Assigned task>
Among the entries that follow, the required portion opens with the line containing "met5: 0 / 0" and closes with the line containing "gates resized for setup,0,7". Give that portion again exactly, and nothing else.
== Segment start ==
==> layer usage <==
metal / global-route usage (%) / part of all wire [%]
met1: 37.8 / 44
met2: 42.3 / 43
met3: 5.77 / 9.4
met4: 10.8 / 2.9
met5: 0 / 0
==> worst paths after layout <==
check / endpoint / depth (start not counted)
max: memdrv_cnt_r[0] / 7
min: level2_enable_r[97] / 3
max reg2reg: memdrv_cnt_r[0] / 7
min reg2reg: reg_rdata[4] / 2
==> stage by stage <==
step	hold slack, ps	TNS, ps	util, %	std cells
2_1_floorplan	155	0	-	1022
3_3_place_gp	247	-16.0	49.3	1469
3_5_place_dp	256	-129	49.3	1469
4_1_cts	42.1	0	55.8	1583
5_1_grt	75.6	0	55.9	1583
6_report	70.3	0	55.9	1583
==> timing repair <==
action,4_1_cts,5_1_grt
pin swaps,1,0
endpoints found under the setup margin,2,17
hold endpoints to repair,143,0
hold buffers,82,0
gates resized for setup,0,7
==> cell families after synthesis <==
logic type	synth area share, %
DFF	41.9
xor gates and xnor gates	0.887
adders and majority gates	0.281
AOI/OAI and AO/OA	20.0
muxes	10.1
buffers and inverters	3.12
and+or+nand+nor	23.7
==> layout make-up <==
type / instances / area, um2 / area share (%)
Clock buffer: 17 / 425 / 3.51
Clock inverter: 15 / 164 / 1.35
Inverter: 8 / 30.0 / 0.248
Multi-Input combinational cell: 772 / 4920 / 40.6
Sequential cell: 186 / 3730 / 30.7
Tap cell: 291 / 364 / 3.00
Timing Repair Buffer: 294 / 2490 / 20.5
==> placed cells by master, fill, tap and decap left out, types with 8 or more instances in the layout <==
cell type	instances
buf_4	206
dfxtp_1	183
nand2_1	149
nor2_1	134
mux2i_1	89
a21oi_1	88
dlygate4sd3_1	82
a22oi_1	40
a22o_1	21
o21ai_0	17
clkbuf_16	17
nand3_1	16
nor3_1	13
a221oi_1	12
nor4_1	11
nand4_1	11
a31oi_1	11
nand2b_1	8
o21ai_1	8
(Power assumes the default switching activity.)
`src/common/sfs_pkg.sv`:
```
package sfs_pkg;
    // ==========================================================
    // geometry
    localparam int unsigned ROW_WORDS = 32;
    localparam int unsigned ROW_BYTES = 96;
    localparam int unsigned WORD_BITS = 24;
    localparam int unsigned IDX_BITS = 5;
    localparam int unsigned PTR_BITS = 16;
    localparam int unsigned ROW_BITS = 11;
    localparam logic [4:0] LAST_IDX = 5'h1F;
    localparam logic [23:0] LATCH_RESET = 24'hFFFFFF;

    // ==========================================================
    // register map
    localparam int unsigned PADDR_BITS = 8;
    localparam logic [7:0] OFS_CTRL = 8'h00;
    localparam logic [7:0] OFS_KEY = 8'h04;
    localparam logic [7:0] OFS_PTR = 8'h08;
    localparam logic [7:0] OFS_DLOW = 8'h0C;
    localparam logic [7:0] OFS_DHIGH = 8'h10;
    localparam logic [7:0] KEY_FIRST = 8'h55;
    localparam logic [7:0] KEY_SECOND = 8'hAA;

    // ==========================================================
    // flash_op_control fields
    localparam int unsigned CTRL_START_BIT = 15;
    localparam int unsigned CTRL_WREN_BIT = 14;
    localparam int unsigned CTRL_ERR_BIT = 13;
    localparam int unsigned CTRL_ERASE_BIT = 6;
    localparam int unsigned CTRL_MEM_BIT = 5;
    localparam int unsigned CTRL_SIZE_LSB = 0;
    localparam logic [1:0] SIZE_1ROW = 2'h0;
    localparam logic [1:0] SIZE_2ROW = 2'h1;
    localparam logic [1:0] SIZE_4ROW = 2'h2;
    localparam logic [1:0] SIZE_RSVD = 2'h3;

    // ==========================================================
    // timing
    localparam int unsigned CLK_PERIOD_NS = 10;
    localparam int unsigned PROG_TIME_NS = 1000;
    localparam int unsigned ERASE_TIME_NS = 2000;
    localparam int unsigned PROG_CYCLES = (PROG_TIME_NS + CLK_PERIOD_NS - 1) / CLK_PERIOD_NS;
    localparam int unsigned ERASE_CYCLES = (ERASE_TIME_NS + CLK_PERIOD_NS - 1) / CLK_PERIOD_NS;
    localparam logic [7:0] PROG_WAIT_LOAD = 8'(PROG_CYCLES - 1);
    localparam logic [7:0] ERASE_WAIT_LOAD = 8'(ERASE_CYCLES - 1);

    typedef enum logic [2:0] {SEQ_IDLE, SEQ_ERASE, SEQ_ERASE_WAIT, SEQ_READ, SEQ_WRITE, SEQ_PROG_WAIT} sfs_seq_t;
    typedef enum logic [1:0] {KEY_IDLE, KEY_GOT_FIRST, KEY_ARMED} sfs_key_t;

    function automatic logic [2:0] rowsOf(input logic [1:0] size);
        case (size)
            SIZE_1ROW: rowsOf = 3'h1;
            SIZE_2ROW: rowsOf = 3'h2;
            default: rowsOf = 3'h4;
        endcase
    endfunction

    function automatic logic [10:0] alignRow(input logic [10:0] row, input logic [1:0] size);
        case (size)
            SIZE_1ROW: alignRow = row;
            SIZE_2ROW: alignRow = {row[10:1], 1'b0};
            default: alignRow = {row[10:2], 2'b00};
        endcase
    endfunction
endpackage

```
`src/common/sfs_latch_if.sv`:
```
`timescale 1ns/1ps
`default_nettype none
interface sfs_latch_if;
    logic wrLow;
    logic wrHigh;
    logic [4:0] wrIdx;
    logic [23:0] wrData;
    logic rdEn;
    logic [4:0] rdIdx;
    logic [23:0] rdData;
    modport seq(output wrLow, wrHigh, wrIdx, wrData, rdEn, rdIdx, input rdData);
    modport mem(input wrLow, wrHigh, wrIdx, wrData, rdEn, rdIdx, output rdData);
endinterface
`default_nettype wire

```
`src/design/sfs_flash_seq.sv`:
```
`timescale 1ns/1ps
`default_nettype none
module sfs_flash_seq
(
    // clock and reset
    input wire logic clock,
    input wire logic reset,
    input wire logic warmReset,
    // apb slave
    input wire logic psel,
    input wire logic penable,
    input wire logic pwrite,
    input wire logic [7:0] paddr,
    input wire logic [31:0] pwdata,
    output logic [31:0] prdata,
    output logic pready,
    output logic pslverr,
    // core
    output logic coreStall,
    // flash array
    output logic arrayWrite,
    output logic arrayErase,
    output logic [15:0] arrayWordAddr,
    output logic [23:0] arrayData
);
    sfs_latch_if latch();
    sfs_pkg::sfs_seq_t seqState_reg;
    sfs_pkg::sfs_key_t keyState_reg;
    logic wren_reg, err_reg, erase_reg, memSel_reg;
    logic [1:0] size_reg;
    logic [15:0] ptr_reg;
    logic [10:0] row_reg;
    logic [2:0] rowsLeft_reg;
    logic [4:0] wordIdx_reg;
    logic [7:0] waitCnt_reg;
    logic busy, busyDly_reg;
    logic [31:0] prdata_reg;
    logic arrayWrite_reg, arrayErase_reg;
    logic [15:0] arrayWordAddr_reg;
    logic [23:0] arrayData_reg;
    logic mapped, wrEn, ctrlWr, keyWr, launch, opValid;
    logic [31:0] readValue;
    sfs_latch_mem latchMem
    (
        .clock(clock),
        .reset(reset),
        .latch(latch)
    );

    // ==========================================================
    // apb decode
    assign busy = seqState_reg != sfs_pkg::SEQ_IDLE;
    assign coreStall = busy;
    assign pready = !busy && !busyDly_reg;
    assign mapped = paddr == sfs_pkg::OFS_CTRL || paddr == sfs_pkg::OFS_KEY || paddr == sfs_pkg::OFS_PTR
        || paddr == sfs_pkg::OFS_DLOW || paddr == sfs_pkg::OFS_DHIGH;
    assign pslverr = psel && penable && pready && !mapped;
    assign wrEn = psel && penable && pwrite && pready && mapped;
    assign ctrlWr = wrEn && paddr == sfs_pkg::OFS_CTRL;
    assign keyWr = wrEn && paddr == sfs_pkg::OFS_KEY;
    assign launch = ctrlWr && pwdata[sfs_pkg::CTRL_START_BIT] && keyState_reg == sfs_pkg::KEY_ARMED;
    assign opValid = pwdata[sfs_pkg::CTRL_WREN_BIT] && !pwdata[sfs_pkg::CTRL_MEM_BIT]
        && !(pwdata[sfs_pkg::CTRL_ERASE_BIT] && pwdata[1:0] == sfs_pkg::SIZE_RSVD);

    always_comb
    begin
        readValue = 32'h00000000;
        case (paddr)
            sfs_pkg::OFS_CTRL:
            begin
                readValue[sfs_pkg::CTRL_START_BIT] = busy;
                readValue[sfs_pkg::CTRL_WREN_BIT] = wren_reg;
                readValue[sfs_pkg::CTRL_ERR_BIT] = err_reg;
                readValue[sfs_pkg::CTRL_ERASE_BIT] = erase_reg;
                readValue[sfs_pkg::CTRL_MEM_BIT] = memSel_reg;
                readValue[1:0] = size_reg;
            end
            sfs_pkg::OFS_PTR: readValue[15:0] = ptr_reg;
            default: readValue = 32'h00000000;
        endcase
    end

    // read data sampled every waiting cycle, shown at the access edge
    always_ff @(posedge clock or posedge reset)
    begin
        if (reset)
        begin
            prdata_reg <= 32'h00000000;
            busyDly_reg <= 1'b0;
        end
        else
        begin
            busyDly_reg <= busy;
            if (psel && !pwrite)
                prdata_reg <= readValue;
        end
    end
    assign prdata = prdata_reg;
    // ==========================================================
    // flash_op_control fields, only the power-on reset clears them
    always_ff @(posedge clock or posedge reset)
    begin
        if (reset)
        begin
            wren_reg <= 1'b0;
            erase_reg <= 1'b0;
            memSel_reg <= 1'b0;
            size_reg <= sfs_pkg::SIZE_1ROW;
            err_reg <= 1'b0;
        end
        else
        begin
            if (ctrlWr)
            begin
                wren_reg <= pwdata[sfs_pkg::CTRL_WREN_BIT];
                erase_reg <= pwdata[sfs_pkg::CTRL_ERASE_BIT];
                memSel_reg <= pwdata[sfs_pkg::CTRL_MEM_BIT];
                size_reg <= pwdata[1:0];
                err_reg <= pwdata[sfs_pkg::CTRL_ERR_BIT] && err_reg;
            end
            if (launch && !opValid)
                err_reg <= 1'b1;
        end
    end

    // ==========================================================
    // unlock key sequence
    always_ff @(posedge clock or posedge reset)
    begin
        if (reset)
            keyState_reg <= sfs_pkg::KEY_IDLE;
        else if (warmReset)
            keyState_reg <= sfs_pkg::KEY_IDLE;
        else if (wrEn)
        begin
            case (keyState_reg)
                sfs_pkg::KEY_IDLE:
                    keyState_reg <= (keyWr && pwdata[7:0] == sfs_pkg::KEY_FIRST) ? sfs_pkg::KEY_GOT_FIRST
                        : sfs_pkg::KEY_IDLE;
                sfs_pkg::KEY_GOT_FIRST:
                    keyState_reg <= (keyWr && pwdata[7:0] == sfs_pkg::KEY_SECOND) ? sfs_pkg::KEY_ARMED
                        : sfs_pkg::KEY_IDLE;
                default: keyState_reg <= sfs_pkg::KEY_IDLE;
            endcase
        end
    end

    // ==========================================================
    // table pointer and latch stores
    always_ff @(posedge clock or posedge reset)
    begin
        if (reset)
            ptr_reg <= 16'h0000;
        else if (wrEn && paddr == sfs_pkg::OFS_PTR)
            ptr_reg <= pwdata[15:0];
        else if (wrEn && paddr == sfs_pkg::OFS_DHIGH)
            ptr_reg <= ptr_reg + 16'h0001;
    end

    assign latch.wrLow = wrEn && paddr == sfs_pkg::OFS_DLOW;
    assign latch.wrHigh = wrEn && paddr == sfs_pkg::OFS_DHIGH;
    assign latch.wrIdx = ptr_reg[4:0];
    assign latch.wrData = {pwdata[7:0], pwdata[15:0]};
    assign latch.rdEn = seqState_reg == sfs_pkg::SEQ_READ;
    assign latch.rdIdx = wordIdx_reg;

    // ==========================================================
    // operation sequencer
    always_ff @(posedge clock or posedge reset)
    begin
        if (reset)
        begin
            seqState_reg <= sfs_pkg::SEQ_IDLE;
            row_reg <= 11'h000;
            rowsLeft_reg <= 3'h0;
            wordIdx_reg <= 5'h00;
            waitCnt_reg <= 8'h00;
        end
        else
        begin
            case (seqState_reg)
                sfs_pkg::SEQ_IDLE:
                    if (launch && opValid)
                    begin
                        if (pwdata[sfs_pkg::CTRL_ERASE_BIT])
                        begin
                            row_reg <= sfs_pkg::alignRow(ptr_reg[15:5], pwdata[1:0]);
                            wordIdx_reg <= 5'h00;
                            rowsLeft_reg <= sfs_pkg::rowsOf(pwdata[1:0]);
                            seqState_reg <= sfs_pkg::SEQ_ERASE;
                        end
                        else
                        begin
                            row_reg <= ptr_reg[15:5];
                            wordIdx_reg <= 5'h00;
                            seqState_reg <= sfs_pkg::SEQ_READ;
                        end
                    end
                sfs_pkg::SEQ_ERASE:
                begin
                    waitCnt_reg <= sfs_pkg::ERASE_WAIT_LOAD;
                    seqState_reg <= sfs_pkg::SEQ_ERASE_WAIT;
                end
                sfs_pkg::SEQ_ERASE_WAIT:
                    if (waitCnt_reg != 8'h00)
                        waitCnt_reg <= waitCnt_reg - 8'h01;
                    else if (rowsLeft_reg == 3'h1)
                        seqState_reg <= sfs_pkg::SEQ_IDLE;
                    else
                    begin
                        row_reg <= row_reg + 11'h001;
                        rowsLeft_reg <= rowsLeft_reg - 3'h1;
                        seqState_reg <= sfs_pkg::SEQ_ERASE;
                    end
                sfs_pkg::SEQ_READ: seqState_reg <= sfs_pkg::SEQ_WRITE;
                sfs_pkg::SEQ_WRITE:
                    if (wordIdx_reg == sfs_pkg::LAST_IDX)
                    begin
                        waitCnt_reg <= sfs_pkg::PROG_WAIT_LOAD;
                        seqState_reg <= sfs_pkg::SEQ_PROG_WAIT;
                    end
                    else
                    begin
                        wordIdx_reg <= wordIdx_reg + 5'h01;
                        seqState_reg <= sfs_pkg::SEQ_READ;
                    end
                sfs_pkg::SEQ_PROG_WAIT:
                    if (waitCnt_reg != 8'h00)
                        waitCnt_reg <= waitCnt_reg - 8'h01;
                    else
                        seqState_reg <= sfs_pkg::SEQ_IDLE;
                default: seqState_reg <= sfs_pkg::SEQ_IDLE;
            endcase
        end
    end

    // ==========================================================
    // array drive, registered
    always_ff @(posedge clock or posedge reset)
    begin
        if (reset)
        begin
            arrayWrite_reg <= 1'b0;
            arrayErase_reg <= 1'b0;
            arrayWordAddr_reg <= 16'h0000;
            arrayData_reg <= 24'h000000;
        end
        else
        begin
            arrayWrite_reg <= seqState_reg == sfs_pkg::SEQ_WRITE;
            arrayErase_reg <= seqState_reg == sfs_pkg::SEQ_ERASE;
            arrayWordAddr_reg <= {row_reg, wordIdx_reg};
            arrayData_reg <= latch.rdData;
        end
    end
    assign arrayWrite = arrayWrite_reg;
    assign arrayErase = arrayErase_reg;
    assign arrayWordAddr = arrayWordAddr_reg;
    assign arrayData = arrayData_reg;
    // ==========================================================
    // checks
    logic [5:0] progCount_reg;
    always_ff @(posedge clock or posedge reset)
    begin
        if (reset)
            progCount_reg <= 6'h00;
        else if (!busy)
            progCount_reg <= 6'h00;
        else if (arrayWrite_reg)
            progCount_reg <= progCount_reg + 6'h01;
    end

    AST_START_NEEDS_KEY:
        assert property (@(posedge clock) disable iff (reset)
            $rose(busy) |-> $past(keyState_reg) == sfs_pkg::KEY_ARMED && $past(ctrlWr))
        else $error("operation started without unlock");
    AST_STALL_WHILE_BUSY:
        assert property (@(posedge clock) disable iff (reset)
            busy |-> coreStall && !pready)
        else $error("bus completed during operation");
    AST_START_BIT_READS_BUSY:
        assert property (@(posedge clock) disable iff (reset)
            psel && !pwrite && paddr == sfs_pkg::OFS_CTRL && !busy && !busyDly_reg
            |=> prdata[sfs_pkg::CTRL_START_BIT] == $past(busy))
        else $error("start bit does not follow operation");
    AST_KEY_READS_ZERO:
        assert property (@(posedge clock) disable iff (reset)
            psel && penable && !pwrite && pready && paddr == sfs_pkg::OFS_KEY && $past(psel) |-> prdata == 32'h0)
        else $error("key register returned data");
    AST_ROW_32_WORDS:
        assert property (@(posedge clock) disable iff (reset)
            $fell(busy) && !$past(erase_reg) |-> $past(progCount_reg) == 6'h20)
        else $error("program did not write a full row");
    AST_ERASE_ALIGNED:
        assert property (@(posedge clock) disable iff (reset)
            $rose(busy) && erase_reg && size_reg == sfs_pkg::SIZE_4ROW |=> row_reg[1:0] == 2'b00)
        else $error("erase block not aligned");
    AST_CANCEL_ON_OTHER_WRITE:
        assert property (@(posedge clock) disable iff (reset)
            keyState_reg == sfs_pkg::KEY_ARMED && wrEn && !ctrlWr |=> keyState_reg == sfs_pkg::KEY_IDLE)
        else $error("unlock survived a foreign write");
    AST_TWO_CYCLE_STORE:
        assert property (@(posedge clock) disable iff (reset)
            psel && !penable && pwrite && paddr == sfs_pkg::OFS_DLOW && !busy && !busyDly_reg
            |=> pready ##0 latch.wrLow)
        else $error("latch store took more than two cycles");
    AST_ARRAY_QUIET_IDLE:
        assert property (@(posedge clock) disable iff (reset)
            !busy && !$past(busy) |-> !arrayWrite && !arrayErase)
        else $error("array touched outside an operation");
    AST_CTRL_KEPT_WARM:
        assert property (@(posedge clock) disable iff (reset)
            warmReset && !ctrlWr |=> $stable(size_reg) && $stable(wren_reg) && $stable(erase_reg))
        else $error("control changed by warm reset");
endmodule
`default_nettype wire

```
`src/design/sfs_latch_mem.sv`:
```
`timescale 1ns/1ps
`default_nettype none
module sfs_latch_mem
(
    // clock and reset
    input wire logic clock,
    input wire logic reset,
    // latch port
    sfs_latch_if.mem latch
);
    logic [23:0] store[sfs_pkg::ROW_WORDS];
    logic [23:0] rdData_reg;

    // ==========================================================
    // holding latches, low word and high byte written separately
    always_ff @(posedge clock or posedge reset)
    begin
        if (reset)
        begin
            for (int i = 0; i < sfs_pkg::ROW_WORDS; i++)
            begin
                store[i] <= sfs_pkg::LATCH_RESET;
            end
        end
        else
        begin
            if (latch.wrLow)
            begin
                store[latch.wrIdx][15:0] <= latch.wrData[15:0];
            end
            if (latch.wrHigh)
            begin
                store[latch.wrIdx][23:16] <= latch.wrData[23:16];
            end
        end
    end

    always_ff @(posedge clock or posedge reset)
    begin
        if (reset)
        begin
            rdData_reg <= 24'h000000;
        end
        else if (latch.rdEn)
        begin
            rdData_reg <= store[latch.rdIdx];
        end
    end

    assign latch.rdData = rdData_reg;
endmodule
`default_nettype wire

```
== Segment end ==
Completed exercise>
met5: 0 / 0
==> worst paths after layout <==
check / endpoint / depth (start not counted)
max: memdrv_cnt_r[0] / 7
min: level2_enable_r[97] / 3
max reg2reg: memdrv_cnt_r[0] / 7
min reg2reg: reg_rdata[4] / 2
==> stage by stage <==
step	hold slack, ps	TNS, ps	util, %	std cells
2_1_floorplan	155	0	-	1022
3_3_place_gp	247	-16.0	49.3	1469
3_5_place_dp	256	-129	49.3	1469
4_1_cts	42.1	0	55.8	1583
5_1_grt	75.6	0	55.9	1583
6_report	70.3	0	55.9	1583
==> timing repair <==
action,4_1_cts,5_1_grt
pin swaps,1,0
endpoints found under the setup margin,2,17
hold endpoints to repair,143,0
hold buffers,82,0
gates resized for setup,0,7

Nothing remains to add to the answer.